Fippa.org was delighted to speak to Irish international Pat Greene regarding how preparations are progressing for the Irish Open at Seapoint. “We’re full – 162 entries,” says Pat, who is Juvenile Officer and long standing greenkeeper at one of Ireland’s leading links courses, “and there are six on the waiting list. We’re working hard on the course. The greens are lovely and green; the fairways are burnt out of it.” We were speaking to Pat during Ireland’s hottest summer since 1976.

Seapoint’s membership is pretty excited about hosting an Irish Open. “There’s a great buzz around the (Drogheda) area,” confirms Pat Greene. I’ve been promoting it at a few Opens round the country, trying to get the top players playing and there’s a great buzz around the Irish circuit. There are 32 European continentals coming. Gary Murphy (former European tour pro, turned Sky Sports commentator and journalist, who now lives in Drogheda) is writing a featuire article in the 'Mirror' (high circulation Irish daily national newspaper).”

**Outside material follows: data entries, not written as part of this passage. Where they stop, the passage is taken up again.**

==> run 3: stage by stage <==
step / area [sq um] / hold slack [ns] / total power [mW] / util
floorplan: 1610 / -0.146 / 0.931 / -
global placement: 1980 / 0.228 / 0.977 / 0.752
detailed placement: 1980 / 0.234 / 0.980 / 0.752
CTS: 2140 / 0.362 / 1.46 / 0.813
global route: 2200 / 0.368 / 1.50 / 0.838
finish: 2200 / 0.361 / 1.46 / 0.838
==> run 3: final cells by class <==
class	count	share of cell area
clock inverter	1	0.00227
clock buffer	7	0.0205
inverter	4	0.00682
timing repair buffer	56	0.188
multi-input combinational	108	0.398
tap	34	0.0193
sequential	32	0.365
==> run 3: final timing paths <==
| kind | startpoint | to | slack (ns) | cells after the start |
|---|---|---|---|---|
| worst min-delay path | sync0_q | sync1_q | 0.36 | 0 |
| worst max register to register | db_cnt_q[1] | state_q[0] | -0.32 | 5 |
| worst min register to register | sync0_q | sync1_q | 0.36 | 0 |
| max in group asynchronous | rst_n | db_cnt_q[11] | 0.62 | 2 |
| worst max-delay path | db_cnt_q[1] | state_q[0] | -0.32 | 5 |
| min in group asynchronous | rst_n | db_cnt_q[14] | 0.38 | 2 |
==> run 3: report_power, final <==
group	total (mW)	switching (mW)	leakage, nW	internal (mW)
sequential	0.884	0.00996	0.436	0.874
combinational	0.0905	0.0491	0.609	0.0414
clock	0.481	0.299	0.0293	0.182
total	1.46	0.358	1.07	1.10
--- src/rtl/aes_axis_tx_pkg.sv ---
// Shared widths, FSM state type and beat-select helper for the AES AXI-Stream transmitter.
package aes_axis_tx_pkg;

    localparam int FIFO_DATA_WIDTH      = 128;
    localparam int C_M_AXIS_TDATA_WIDTH = 32;
    localparam int BEATS                = FIFO_DATA_WIDTH / C_M_AXIS_TDATA_WIDTH;
    localparam int STRB_WIDTH           = C_M_AXIS_TDATA_WIDTH / 8;
    localparam int CNT_WIDTH            = 16;
    localparam int BEAT_CNT_WIDTH       = 2;

    typedef enum logic [1:0] {
        ST_IDLE   = 2'd0,
        ST_SEND   = 2'd1,
        ST_DECIDE = 2'd2,
        ST_LAST   = 2'd3
    } tx_state_e;

    // Block is indexed [0:127]; beat k is the k-th 32-bit slice counting from bit 0.
    function automatic logic [C_M_AXIS_TDATA_WIDTH-1:0] blk_word(
        input logic [0:FIFO_DATA_WIDTH-1] blk,
        input logic [BEAT_CNT_WIDTH-1:0]  idx
    );
        return blk[int'(idx)*C_M_AXIS_TDATA_WIDTH +: C_M_AXIS_TDATA_WIDTH];
    endfunction

endpackage

--- src/rtl/aes_axis_tx_if.sv ---
// Output-FIFO read port plus AXI-Stream master bus of the AES transmitter.
interface aes_axis_tx_if;
    import aes_axis_tx_pkg::*;

    logic                            out_fifo_empty;
    logic                            out_fifo_read_tvalid;
    logic                            out_fifo_read_tready;
    logic [0:FIFO_DATA_WIDTH-1]      out_fifo_data;
    logic [C_M_AXIS_TDATA_WIDTH-1:0] m_axis_tdata;
    logic [STRB_WIDTH-1:0]           m_axis_tstrb;
    logic                            m_axis_tvalid;
    logic                            m_axis_tready;
    logic                            m_axis_tlast;

    modport master (
        input  out_fifo_empty, out_fifo_read_tvalid, out_fifo_data, m_axis_tready,
        output out_fifo_read_tready, m_axis_tdata, m_axis_tstrb, m_axis_tvalid, m_axis_tlast
    );

    modport slave (
        output out_fifo_empty, out_fifo_read_tvalid, out_fifo_data, m_axis_tready,
        input  out_fifo_read_tready, m_axis_tdata, m_axis_tstrb, m_axis_tvalid, m_axis_tlast
    );

endinterface

--- src/rtl/aes_axis_tx.sv ---
// Drains 128-bit AES result blocks from the output FIFO and sends them as four
// 32-bit AXI-Stream beats each, flagging TLAST on the final beat of a message.
//
//  state  | meaning
//  IDLE   | read strobe high, waiting for a block from the FIFO
//  SEND   | streaming beats 0..BEATS-2 of the held block
//  DECIDE | tvalid low until the final beat's TLAST value is known
//  LAST   | streaming the final beat with the resolved TLAST
module aes_axis_tx
    import aes_axis_tx_pkg::*;
(
    input  logic                 clk,
    input  logic                 reset,
    input  logic                 processing_done,
    aes_axis_tx_if.master        axis,
    output logic                 tx_done,
    output logic [CNT_WIDTH-1:0] blocks_sent
);

    localparam logic [BEAT_CNT_WIDTH-1:0] LAST_SEND_IDX = BEAT_CNT_WIDTH'(BEATS - 2);

    tx_state_e                       state_q, state_d;
    logic [0:FIFO_DATA_WIDTH-1]      blk_q, blk_d;
    logic [BEAT_CNT_WIDTH-1:0]       beat_cnt_q, beat_cnt_d;
    logic [C_M_AXIS_TDATA_WIDTH-1:0] tdata_q, tdata_d;
    logic [STRB_WIDTH-1:0]           tstrb_q, tstrb_d;
    logic                            tvalid_q, tvalid_d;
    logic                            tlast_q, tlast_d;
    logic                            rd_rdy_q, rd_rdy_d;
    logic                            tx_done_q, tx_done_d;
    logic [CNT_WIDTH-1:0]            blocks_sent_q, blocks_sent_d;
    logic                            fifo_hs;
    logic                            beat_hs;

    assign fifo_hs = rd_rdy_q && axis.out_fifo_read_tvalid;
    assign beat_hs = tvalid_q && axis.m_axis_tready;

    always_ff @(posedge clk or posedge reset) begin
        if (reset) begin
            state_q       <= ST_IDLE;
            blk_q         <= '0;
            beat_cnt_q    <= '0;
            tdata_q       <= '0;
            tstrb_q       <= '0;
            tvalid_q      <= 1'b0;
            tlast_q       <= 1'b0;
            rd_rdy_q      <= 1'b0;
            tx_done_q     <= 1'b0;
            blocks_sent_q <= '0;
        end else begin
            state_q       <= state_d;
            blk_q         <= blk_d;
            beat_cnt_q    <= beat_cnt_d;
            tdata_q       <= tdata_d;
            tstrb_q       <= tstrb_d;
            tvalid_q      <= tvalid_d;
            tlast_q       <= tlast_d;
            rd_rdy_q      <= rd_rdy_d;
            tx_done_q     <= tx_done_d;
            blocks_sent_q <= blocks_sent_d;
        end
    end

    always_comb begin
        state_d       = state_q;
        blk_d         = blk_q;
        beat_cnt_d    = beat_cnt_q;
        tdata_d       = tdata_q;
        tvalid_d      = tvalid_q;
        tlast_d       = tlast_q;
        tx_done_d     = 1'b0;
        blocks_sent_d = blocks_sent_q;

        // The count stays visible during the tx_done cycle, then restarts for the next message.
        if (tx_done_q) begin
            blocks_sent_d = '0;
        end

        unique case (state_q)
            ST_IDLE: begin
                if (fifo_hs) begin
                    blk_d      = axis.out_fifo_data;
                    beat_cnt_d = '0;
                    tdata_d    = blk_word(axis.out_fifo_data, '0);
                    tvalid_d   = 1'b1;
                    tlast_d    = 1'b0;
                    state_d    = ST_SEND;
                end
            end
            ST_SEND: begin
                if (beat_hs) begin
                    beat_cnt_d = beat_cnt_q + 1'b1;
                    tdata_d    = blk_word(blk_q, beat_cnt_q + 1'b1);
                    if (beat_cnt_q == LAST_SEND_IDX) begin
                        tvalid_d = 1'b0;
                        state_d  = ST_DECIDE;
                    end
                end
            end
            ST_DECIDE: begin
                // Pending FIFO data means the message continues, even if done is already high.
                if (axis.out_fifo_read_tvalid) begin
                    tlast_d  = 1'b0;
                    tvalid_d = 1'b1;
                    state_d  = ST_LAST;
                end else if (processing_done && axis.out_fifo_empty) begin
                    tlast_d  = 1'b1;
                    tvalid_d = 1'b1;
                    state_d  = ST_LAST;
                end
            end
            ST_LAST: begin
                if (beat_hs) begin
                    tvalid_d  = 1'b0;
                    tlast_d   = 1'b0;
                    tx_done_d = tlast_q;
                    if (blocks_sent_q != '1) begin
                        blocks_sent_d = blocks_sent_q + 1'b1;
                    end
                    state_d = ST_IDLE;
                end
            end
            default: state_d = ST_IDLE;
        endcase
    end

    assign rd_rdy_d = (state_d == ST_IDLE);
    assign tstrb_d  = {STRB_WIDTH{tvalid_d}};

    assign axis.out_fifo_read_tready = rd_rdy_q;
    assign axis.m_axis_tdata         = tdata_q;
    assign axis.m_axis_tstrb         = tstrb_q;
    assign axis.m_axis_tvalid        = tvalid_q;
    assign axis.m_axis_tlast         = tlast_q;
    assign tx_done                   = tx_done_q;
    assign blocks_sent               = blocks_sent_q;

endmodule
--- src/flat_wrapper.sv ---
// flat-port wrapper written by rule: the top's interface ports become plain ports
module aes_axis_tx_flat import aes_axis_tx_pkg::*;
  (clk, reset, processing_done, tx_done, blocks_sent, axis_out_fifo_empty, axis_out_fifo_read_tvalid, axis_out_fifo_data, axis_m_axis_tready, axis_out_fifo_read_tready, axis_m_axis_tdata, axis_m_axis_tstrb, axis_m_axis_tvalid, axis_m_axis_tlast);
  aes_axis_tx_if axis_i ();
  input  logic clk;
  input  logic reset;
  input  logic processing_done;
  output logic tx_done;
  output logic [CNT_WIDTH-1:0] blocks_sent;
  input wire logic [$bits(axis_i.out_fifo_empty)-1:0] axis_out_fifo_empty;
  input wire logic [$bits(axis_i.out_fifo_read_tvalid)-1:0] axis_out_fifo_read_tvalid;
  input wire logic [$bits(axis_i.out_fifo_data)-1:0] axis_out_fifo_data;
  input wire logic [$bits(axis_i.m_axis_tready)-1:0] axis_m_axis_tready;
  output wire logic [$bits(axis_i.out_fifo_read_tready)-1:0] axis_out_fifo_read_tready;
  output wire logic [$bits(axis_i.m_axis_tdata)-1:0] axis_m_axis_tdata;
  output wire logic [$bits(axis_i.m_axis_tstrb)-1:0] axis_m_axis_tstrb;
  output wire logic [$bits(axis_i.m_axis_tvalid)-1:0] axis_m_axis_tvalid;
  output wire logic [$bits(axis_i.m_axis_tlast)-1:0] axis_m_axis_tlast;
  assign axis_i.out_fifo_empty = axis_out_fifo_empty;
  assign axis_i.out_fifo_read_tvalid = axis_out_fifo_read_tvalid;
  assign axis_i.out_fifo_data = axis_out_fifo_data;
  assign axis_i.m_axis_tready = axis_m_axis_tready;
  assign axis_out_fifo_read_tready = axis_i.out_fifo_read_tready;
  assign axis_m_axis_tdata = axis_i.m_axis_tdata;
  assign axis_m_axis_tstrb = axis_i.m_axis_tstrb;
  assign axis_m_axis_tvalid = axis_i.m_axis_tvalid;
  assign axis_m_axis_tlast = axis_i.m_axis_tlast;
  aes_axis_tx u_core (.clk(clk), .reset(reset), .processing_done(processing_done), .axis(axis_i), .tx_done(tx_done), .blocks_sent(blocks_sent));
endmodule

Pat Greene is renowned for his course design initiatives but no changes to the classic links are planned for the Irish Open. “We’re going to leave the layout as it is. It’s hard enough, particularly with the wind.” Capricious breezes are a constant around Seapoint.  Pat identifies the vital holes for scoring at Seapoint. “It’ll be the 15th, 16th, 17th, 18th, 6th and 11th depending on the way the wind is blowing. For the last five or six weeks the wind has been helping on the back nine.” That makes for the most difficult conditions as the greens on most of the inward nine slope from front to back.  “I intend watering short of the 11th, 10th 12th,” is Pat’s benign approach to course set-up. “That’s to avoid massive bounces and to make it fairer for everybody. If you carry the ball too far into any of the greens, you won’t hold them. You can hop it halfway down or pitch the green. There are one or two holes here where you would take three and walk to the next one. With the wind into, going out right to left, you need to build your score on the front nine."

The Seapoint club has generated some exciting sponsorship for the Open, including Pat himself. “We’ve about 70 sponsors. Irish Life was the big one.  We’re not skimping on prizes. We’re presenting over age 55 prizes in ladies and gents grades and we’re also offering an under 55s prize. There’s also a best continental (non-Irish) lady and gent player prize.”

Fippa.org was pleased to see Pat’s own name on the entry list. This will be this seasoned  player’s first international open but he likes his odds at Seapoint 2018. “If I can get a bit of practice in and I’m not overtired, I’d fancy my chances. But my favourite would be John Walsh – he always plays well here.”

Seapoint will also host the Ireland v. Catalonia international. Of course, Pat played for Ireland in the historic match against Australia at Queanbeyan in 1996. How does reflect on that experience 22 years on? “I think it was the best trip. I don’t think that will ever come back again. I’d like to see a few Australians playing in an Irish Open.”

Pat is still in touch with the team members from that trip. “We’d meet on the circuit. I met Courtney (World Cup and European championship winner Derek) in Lough Owel last year. He said to me, “You’re some boy. You won that senior thing (Irish Over 55s Strokeplay championship) again! I’ll be 55 next year (2018) and I’ll be challenging you.”  I said to him, “You can have it next year and the year after and I’ll come back the following year.” “Why?” says Derek. “I won it when I was 50, I won 60, and I’m going to win it when I’m 70!”

As he nears a milestone birthday, Pat Greene has a phenomenal record in the Irish Seniors (Over 55s) championships, having already taken the title three times. And in reality, he has intention of relinquishing his crown at McDonagh this month. “Every year you play in the seniors, if you don’t have a great score you’re not going to win.” Pat Greene has produced that great score more often than most.